FDA Approves Test
For West Nile Virus
The Food and Drug Administration approved yesterday the first test to screen blood, organ and tissue donations for West Nile virus.
The test has been widely used since 2003 at blood banks on an experimental basis. The FDA's action yesterday does not appear to significantly widen the test's availability. But it may improve testing of organ donations for the disease, an FDA spokeswoman said.
The test, the Procleix WNV Assay, was developed by Gen-Probe Inc. and is marketed by Chiron Corp. Since the test was introduced, U.S. blood banks have detected and removed 1,600 donations infected with West Nile. At least 30 people contracted West Nile from infected blood transfusions, and nine died, the FDA said.
Earliest Birdlike Animal
Had Feet Like Dinosaurs
A new analysis of archaeopteryx, the earliest known birdlike animal, shows it had feet like dinosaurs -- adding weight to the belief that today's birds are descendants of mighty ancient carnivores.

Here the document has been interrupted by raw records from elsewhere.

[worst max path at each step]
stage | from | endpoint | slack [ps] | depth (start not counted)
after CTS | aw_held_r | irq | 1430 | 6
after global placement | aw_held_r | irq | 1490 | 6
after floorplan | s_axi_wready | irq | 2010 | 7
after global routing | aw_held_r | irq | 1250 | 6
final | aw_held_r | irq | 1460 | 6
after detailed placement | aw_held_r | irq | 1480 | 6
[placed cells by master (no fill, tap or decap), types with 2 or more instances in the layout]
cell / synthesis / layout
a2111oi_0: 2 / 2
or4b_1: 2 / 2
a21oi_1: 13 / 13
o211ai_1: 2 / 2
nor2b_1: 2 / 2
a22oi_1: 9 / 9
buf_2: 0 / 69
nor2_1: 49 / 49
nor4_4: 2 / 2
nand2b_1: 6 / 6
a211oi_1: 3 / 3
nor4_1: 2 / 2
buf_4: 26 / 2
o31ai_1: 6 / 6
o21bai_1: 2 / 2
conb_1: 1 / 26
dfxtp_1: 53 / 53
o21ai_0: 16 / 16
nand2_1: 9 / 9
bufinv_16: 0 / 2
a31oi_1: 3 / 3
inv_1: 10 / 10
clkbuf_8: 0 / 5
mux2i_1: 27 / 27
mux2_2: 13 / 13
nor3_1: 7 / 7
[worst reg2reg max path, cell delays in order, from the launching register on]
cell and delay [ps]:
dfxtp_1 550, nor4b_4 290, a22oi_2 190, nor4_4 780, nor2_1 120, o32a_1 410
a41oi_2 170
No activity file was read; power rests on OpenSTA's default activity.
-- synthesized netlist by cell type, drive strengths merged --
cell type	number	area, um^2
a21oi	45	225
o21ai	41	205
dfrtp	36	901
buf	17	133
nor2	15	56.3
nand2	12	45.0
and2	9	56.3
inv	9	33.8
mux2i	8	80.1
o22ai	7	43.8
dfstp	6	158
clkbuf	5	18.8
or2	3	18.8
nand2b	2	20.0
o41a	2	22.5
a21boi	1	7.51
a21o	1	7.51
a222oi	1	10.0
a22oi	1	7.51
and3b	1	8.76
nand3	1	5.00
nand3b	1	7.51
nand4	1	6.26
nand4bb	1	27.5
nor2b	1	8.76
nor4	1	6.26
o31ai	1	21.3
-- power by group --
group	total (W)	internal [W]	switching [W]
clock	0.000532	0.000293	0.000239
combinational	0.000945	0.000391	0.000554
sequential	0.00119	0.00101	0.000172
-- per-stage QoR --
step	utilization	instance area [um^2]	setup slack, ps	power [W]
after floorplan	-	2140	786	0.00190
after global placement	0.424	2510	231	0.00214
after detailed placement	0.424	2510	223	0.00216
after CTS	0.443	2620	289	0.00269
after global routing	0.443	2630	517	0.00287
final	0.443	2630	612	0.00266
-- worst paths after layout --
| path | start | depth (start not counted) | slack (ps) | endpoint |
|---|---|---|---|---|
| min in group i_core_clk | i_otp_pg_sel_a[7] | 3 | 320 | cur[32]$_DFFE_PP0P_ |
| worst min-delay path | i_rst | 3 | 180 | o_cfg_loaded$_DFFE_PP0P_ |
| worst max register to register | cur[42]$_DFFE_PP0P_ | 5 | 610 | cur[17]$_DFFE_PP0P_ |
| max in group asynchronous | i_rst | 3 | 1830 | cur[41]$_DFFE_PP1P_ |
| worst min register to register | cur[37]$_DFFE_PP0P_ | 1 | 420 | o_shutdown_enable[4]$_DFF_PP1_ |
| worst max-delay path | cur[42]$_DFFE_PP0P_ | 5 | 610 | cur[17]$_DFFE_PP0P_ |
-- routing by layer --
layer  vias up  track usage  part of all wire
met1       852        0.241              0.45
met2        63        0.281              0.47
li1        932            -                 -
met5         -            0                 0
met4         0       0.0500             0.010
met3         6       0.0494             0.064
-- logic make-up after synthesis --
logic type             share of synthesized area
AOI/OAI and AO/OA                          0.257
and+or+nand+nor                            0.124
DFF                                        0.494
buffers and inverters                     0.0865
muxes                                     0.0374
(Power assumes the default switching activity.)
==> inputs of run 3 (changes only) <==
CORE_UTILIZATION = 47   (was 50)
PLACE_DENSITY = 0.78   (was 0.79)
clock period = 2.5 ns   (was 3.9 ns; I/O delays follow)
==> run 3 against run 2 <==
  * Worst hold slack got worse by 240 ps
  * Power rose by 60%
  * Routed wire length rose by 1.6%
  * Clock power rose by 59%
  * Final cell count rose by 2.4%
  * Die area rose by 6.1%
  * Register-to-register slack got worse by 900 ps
--- src/hdl/asb_regs.svh ---
// Purpose: offsets, field positions, reset values and timing counts
// Assumes: 32-bit APB data, one register per aligned word
// Notes: buffer RAM is one byte per word from ASB_OFF_RAM upward
`ifndef ASB_REGS_SVH
`define ASB_REGS_SVH
`define ASB_OFF_MODE 8'h00
`define ASB_OFF_CTRL 8'h04
`define ASB_OFF_PTR 8'h08
`define ASB_OFF_SHIFT 8'h0C
`define ASB_OFF_INTV 8'h10
`define ASB_OFF_STAT 8'h14
`define ASB_OFF_HALT 8'h18
`define ASB_OFF_RAM 8'h40
`define ASB_RAM_DEPTH 32
`define ASB_RAM_AW 5
`define ASB_BIT_ENABLE 7
`define ASB_BIT_ATE 5
`define ASB_BIT_POL 0
`define ASB_BIT_WAIT 1
`define ASB_BIT_TRF 3
`define ASB_BIT_AUTO_RELOAD_SELECT 5
`define ASB_BIT_RE 6
`define ASB_BIT_INTV_EN 7
`define ASB_BIT_IRQ 0
`define ASB_RESET_WORD 32'h0000_0000
`define ASB_CLK_NS 8
`define ASB_SCK_NS 64
`define ASB_HALF_CYC ((`ASB_SCK_NS / 2) / `ASB_CLK_NS)
`define ASB_GAP_HALVES 7'h04
`endif

--- src/hdl/asb_pkg.sv ---
// Purpose: transfer state type, used by the master only
// Assumes: nothing
// Notes: state codes are fixed binary
package asb_pkg;
  typedef enum logic [2:0] {
    ASB_IDLE = 3'b000,
    ASB_LOAD = 3'b001,
    ASB_SHIFT = 3'b010,
    ASB_GAP = 3'b011,
    ASB_WAIT = 3'b100
  } asb_state_t;
endpackage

Many scientists consider archaeopteryx the first bird, because it had wings and was the first fossil found with feathers. Details have been lacking on the animals, however, because only a few fossils have been found. The new one, reported today in the journal Science, is the 10th and one of the most complete.
Contrary to what had been thought, the new fossil shows that the first toe was not reversed in archaeopteryx, as is the case in modern birds, said a team led by Gerald Mayr of Research Institute Schenkenberg in Germany.
Lack of the reversed toe would hamper the animal's ability to perch as modern birds do. However, its second toe could be extended, like those of theropod -- beast-footed -- dinosaurs, a group that included Tyrannosaurus rex.
3 Anemia Drugs May
Harm Red Blood Cells
Johnson & Johnson and Amgen Inc.'s anemia drugs Aranesp, Epogen and Procrit may have a risk of damaging red blood cells, known as aplasia, and other complications, U.S. regulators said yesterday.
The Food and Drug Administration issued an e-mail alert about changes to the prescribing information for the three drugs. Amgen, based in Thousand Oaks, Calif., and Johnson & Johnson, based in New Brunswick, N.J., advised doctors to discontinue the medications in patients who develop signs of aplasia.
Most Americans Are Not
Exercising Hard Enough
Most Americans do not break enough of a sweat when it comes to exercise, according to new federal study showing that most adults failed to exercise at the minimum recommended level in 2003.
Only 45.9 percent of those 18 and older met the government's guide of at least 30 minutes of brisk walking or other moderate exercise five days a week or at least 20 minutes of vigorous exercise three days a week, the Centers for Disease Control and Prevention said. Running, aerobics and heavy yardwork are examples of vigorous activity.
Almost one-fifth of those who responded to the CDC telephone survey were classified as inactive -- they had not exercised at a moderate or vigorous level for at least 10 minutes per week.